*RECORDS SHOWN*.
**src/rtl/core/ccdv_pkg.sv**
```systemverilog
package ccdv_pkg;

   localparam int CHAR_WIDTH   = 8;
   localparam int POS_WIDTH    = 4;
   localparam int SUM_WIDTH    = 10;
   localparam int DIGIT_WIDTH  = 4;
   localparam int TYPE_WIDTH   = 2;
   localparam int STATUS_WIDTH = 3;

   localparam logic [CHAR_WIDTH-1:0] CHAR_ZERO = 8'h30;
   localparam logic [CHAR_WIDTH-1:0] CHAR_NINE = 8'h39;

   localparam logic [POS_WIDTH-1:0] POS_MAX       = 4'd15;
   localparam logic [POS_WIDTH-1:0] POS_LAST_CPF  = 4'd10;
   localparam logic [POS_WIDTH-1:0] POS_LAST_CNPJ = 4'd13;

   localparam logic [TYPE_WIDTH-1:0] TYPE_UNKNOWN = 2'd0;
   localparam logic [TYPE_WIDTH-1:0] TYPE_CPF     = 2'd1;
   localparam logic [TYPE_WIDTH-1:0] TYPE_CNPJ    = 2'd2;

   localparam logic [STATUS_WIDTH-1:0] ST_OK           = 3'd0;
   localparam logic [STATUS_WIDTH-1:0] ST_BAD_LENGTH   = 3'd1;
   localparam logic [STATUS_WIDTH-1:0] ST_NON_DIGIT    = 3'd2;
   localparam logic [STATUS_WIDTH-1:0] ST_FIRST_WRONG  = 3'd3;
   localparam logic [STATUS_WIDTH-1:0] ST_SECOND_WRONG = 3'd4;

   // floor(2048/11); the quotient estimate is low by at most one.
   localparam int RECIP_11 = 186;

   typedef struct packed {
      logic [SUM_WIDTH-1:0] person_first;
      logic [SUM_WIDTH-1:0] person_second;
      logic [SUM_WIDTH-1:0] company_first;
      logic [SUM_WIDTH-1:0] company_second;
   } sums_type;

   typedef struct packed {
      logic                    valid_res;
      logic [TYPE_WIDTH-1:0]   id_type;
      logic [STATUS_WIDTH-1:0] status;
   } verdict_type;

   function automatic logic [DIGIT_WIDTH-1:0] person_first_weight(
      input logic [POS_WIDTH-1:0] p);
      logic [DIGIT_WIDTH-1:0] w;
      w = '0;
      if (p < 4'd9) w = 4'd10 - p;
      return w;
   endfunction

   function automatic logic [DIGIT_WIDTH-1:0] person_second_weight(
      input logic [POS_WIDTH-1:0] p);
      logic [DIGIT_WIDTH-1:0] w;
      w = '0;
      if (p < 4'd10) w = 4'd11 - p;
      return w;
   endfunction

   function automatic logic [DIGIT_WIDTH-1:0] company_first_weight(
      input logic [POS_WIDTH-1:0] p);
      logic [DIGIT_WIDTH-1:0] w;
      w = '0;
      if (p < 4'd4) w = 4'd5 - p;
      else if (p < 4'd12) w = 4'd13 - p;
      return w;
   endfunction

   function automatic logic [DIGIT_WIDTH-1:0] company_second_weight(
      input logic [POS_WIDTH-1:0] p);
      logic [DIGIT_WIDTH-1:0] w;
      w = '0;
      if (p < 4'd5) w = 4'd6 - p;
      else if (p < 4'd13) w = 4'd14 - p;
      return w;
   endfunction

   // Check digit of a weighted sum: remainder mod 11 through a reciprocal
   // multiply and one correcting subtract.
   function automatic logic [DIGIT_WIDTH-1:0] check_of(input logic [SUM_WIDTH-1:0] s);
      logic [17:0] prod;
      logic [6:0]  q;
      logic [4:0]  r;
      logic [DIGIT_WIDTH-1:0] c;
      prod = 18'(s) * 18'(RECIP_11);
      q    = prod[17:11];
      r    = 5'(s - 10'(q) * 10'd11);
      if (r >= 5'd11) r = r - 5'd11;
      c = (r < 5'd2) ? 4'd0 : 4'(5'd11 - r);
      return c;
   endfunction

endpackage

```
**src/rtl/core/ccdv_verdict.sv**
```systemverilog
module ccdv_verdict (
   input  logic [ccdv_pkg::POS_WIDTH-1:0]   position,
   input  ccdv_pkg::sums_type               sums,
   input  logic                             bad_character,
   input  logic [ccdv_pkg::DIGIT_WIDTH-1:0] previous_digit,
   input  logic [ccdv_pkg::DIGIT_WIDTH-1:0] current_digit,
   output ccdv_pkg::verdict_type            verdict
);

   logic [ccdv_pkg::SUM_WIDTH-1:0]   sum_first;
   logic [ccdv_pkg::SUM_WIDTH-1:0]   sum_second;
   logic [ccdv_pkg::TYPE_WIDTH-1:0]  id_type;
   logic [ccdv_pkg::DIGIT_WIDTH-1:0] check_first;
   logic [ccdv_pkg::DIGIT_WIDTH-1:0] check_second;

   always_comb begin
      id_type    = ccdv_pkg::TYPE_UNKNOWN;
      sum_first  = '0;
      sum_second = '0;
      if (position == ccdv_pkg::POS_LAST_CPF) begin
         id_type    = ccdv_pkg::TYPE_CPF;
         sum_first  = sums.person_first;
         sum_second = sums.person_second;
      end else if (position == ccdv_pkg::POS_LAST_CNPJ) begin
         id_type    = ccdv_pkg::TYPE_CNPJ;
         sum_first  = sums.company_first;
         sum_second = sums.company_second;
      end
   end

   assign check_first  = ccdv_pkg::check_of(sum_first);
   assign check_second = ccdv_pkg::check_of(sum_second);

   always_comb begin
      verdict.id_type   = id_type;
      verdict.valid_res = 1'b0;
      if (id_type == ccdv_pkg::TYPE_UNKNOWN) begin
         verdict.status = ccdv_pkg::ST_BAD_LENGTH;
      end else if (bad_character) begin
         verdict.status = ccdv_pkg::ST_NON_DIGIT;
      end else if (check_first != previous_digit) begin
         verdict.status = ccdv_pkg::ST_FIRST_WRONG;
      end else if (check_second != current_digit) begin
         verdict.status = ccdv_pkg::ST_SECOND_WRONG;
      end else begin
         verdict.status    = ccdv_pkg::ST_OK;
         verdict.valid_res = 1'b1;
      end
   end

endmodule

```
**src/rtl/core/cpf_cnpj_check_digit_validator.sv**
```systemverilog
// Checks a CPF or CNPJ identifier that arrives as ASCII characters, one per
// req beat, with req_is_final on the last one. Each character is taken into
// an input register and folded into four weighted sums in the next cycle;
// a new character can be taken in every cycle. When the final character
// retires from the input register rsp_valid rises, carrying valid_res, id_type
// (1 CPF for 11 characters, 2 CNPJ for 14, 0 otherwise) and status (0 ok,
// 1 bad length, 2 non-digit, 3 first check digit wrong, 4 second wrong), and
// the sums clear for the next identifier. The input stalls only while a
// final character sits in the input register behind a result that has not
// been taken yet.
module cpf_cnpj_check_digit_validator (
   input  logic                              clock,
   input  logic                              reset,
   input  logic                              req_valid,
   output logic                              req_ready,
   input  logic [ccdv_pkg::CHAR_WIDTH-1:0]   req_char_code,
   input  logic                              req_is_final,
   output logic                              rsp_valid,
   input  logic                              rsp_ready,
   output logic                              rsp_valid_res,
   output logic [ccdv_pkg::TYPE_WIDTH-1:0]   rsp_id_type,
   output logic [ccdv_pkg::STATUS_WIDTH-1:0] rsp_status
);

   logic                              in_valid_ff, in_valid_in;
   logic [ccdv_pkg::CHAR_WIDTH-1:0]   in_char_ff;
   logic                              in_final_ff;
   logic [ccdv_pkg::POS_WIDTH-1:0]    position_ff, position_in;
   ccdv_pkg::sums_type                sums_ff, sums_in;
   logic [ccdv_pkg::DIGIT_WIDTH-1:0]  previous_digit_ff, previous_digit_in;
   logic                              bad_character_ff, bad_character_in;
   logic                              rsp_valid_ff, rsp_valid_in;
   ccdv_pkg::verdict_type             rsp_data_ff;
   ccdv_pkg::verdict_type             verdict;

   logic                              is_digit;
   logic [ccdv_pkg::DIGIT_WIDTH-1:0]  digit;
   logic                              advance;
   logic                              out_free;

   assign out_free  = !rsp_valid_ff || rsp_ready;
   assign advance   = in_valid_ff && (!in_final_ff || out_free);
   assign req_ready = !in_valid_ff || advance;

   assign is_digit = (in_char_ff >= ccdv_pkg::CHAR_ZERO) && (in_char_ff <= ccdv_pkg::CHAR_NINE);
   assign digit    = is_digit ? 4'(in_char_ff - ccdv_pkg::CHAR_ZERO) : '0;

   always_comb begin
      sums_in.person_first   = sums_ff.person_first
         + 10'(digit) * 10'(ccdv_pkg::person_first_weight(position_ff));
      sums_in.person_second  = sums_ff.person_second
         + 10'(digit) * 10'(ccdv_pkg::person_second_weight(position_ff));
      sums_in.company_first  = sums_ff.company_first
         + 10'(digit) * 10'(ccdv_pkg::company_first_weight(position_ff));
      sums_in.company_second = sums_ff.company_second
         + 10'(digit) * 10'(ccdv_pkg::company_second_weight(position_ff));
      bad_character_in  = bad_character_ff || !is_digit;
      previous_digit_in = digit;
      position_in       = (position_ff == ccdv_pkg::POS_MAX) ? position_ff
                                                             : position_ff + 4'd1;
   end

   ccdv_verdict u_verdict (
      .position       (position_ff),
      .sums           (sums_in),
      .bad_character  (bad_character_in),
      .previous_digit (previous_digit_ff),
      .current_digit  (digit),
      .verdict        (verdict)
   );

   assign in_valid_in  = req_ready ? req_valid : in_valid_ff;
   assign rsp_valid_in = (advance && in_final_ff) || (rsp_valid_ff && !rsp_ready);

   always_ff @(posedge clock) begin
      if (reset) begin
         in_valid_ff       <= 1'b0;
         rsp_valid_ff      <= 1'b0;
         position_ff       <= '0;
         sums_ff           <= '0;
         previous_digit_ff <= '0;
         bad_character_ff  <= 1'b0;
      end else begin
         in_valid_ff  <= in_valid_in;
         rsp_valid_ff <= rsp_valid_in;
         if (advance) begin
            if (in_final_ff) begin
               position_ff       <= '0;
               sums_ff           <= '0;
               previous_digit_ff <= '0;
               bad_character_ff  <= 1'b0;
            end else begin
               position_ff       <= position_in;
               sums_ff           <= sums_in;
               previous_digit_ff <= previous_digit_in;
               bad_character_ff  <= bad_character_in;
            end
         end
      end
   end

   always_ff @(posedge clock) begin
      if (req_ready) begin
         in_char_ff  <= req_char_code;
         in_final_ff <= req_is_final;
      end
      if (advance && in_final_ff) begin
         rsp_data_ff <= verdict;
      end
   end

   assign rsp_valid     = rsp_valid_ff;
   assign rsp_valid_res = rsp_data_ff.valid_res;
   assign rsp_id_type   = rsp_data_ff.id_type;
   assign rsp_status    = rsp_data_ff.status;

   // A pass is reported exactly when the status says ok.
   assert property (@(posedge clock) disable iff (reset)
      rsp_valid_ff |-> (rsp_data_ff.valid_res == (rsp_data_ff.status == ccdv_pkg::ST_OK)))
      else $error("valid_res disagrees with status");

   // Unknown type goes with a bad length and nothing else.
   assert property (@(posedge clock) disable iff (reset)
      rsp_valid_ff |-> ((rsp_data_ff.id_type == ccdv_pkg::TYPE_UNKNOWN)
                        == (rsp_data_ff.status == ccdv_pkg::ST_BAD_LENGTH)))
      else $error("id_type and bad length status disagree");

   // Retiring a final character raises the result and clears the count.
   assert property (@(posedge clock) disable iff (reset)
      (advance && in_final_ff) |=> (rsp_valid_ff && position_ff == '0
                                    && !bad_character_ff))
      else $error("final character did not close the identifier");

   // A result waiting to be taken never lets the final character retire.
   assert property (@(posedge clock) disable iff (reset)
      (rsp_valid_ff && !rsp_ready && in_valid_ff && in_final_ff) |-> !advance)
      else $error("result overwritten while stalled");

endmodule

```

*DIRECTIONS FOR THIS TASK*. Report back each line of the entries that holds the string "next".

*TASK ANSWER*.
// an input register and folded into four weighted sums in the next cycle;
// the sums clear for the next identifier. The input stalls only while a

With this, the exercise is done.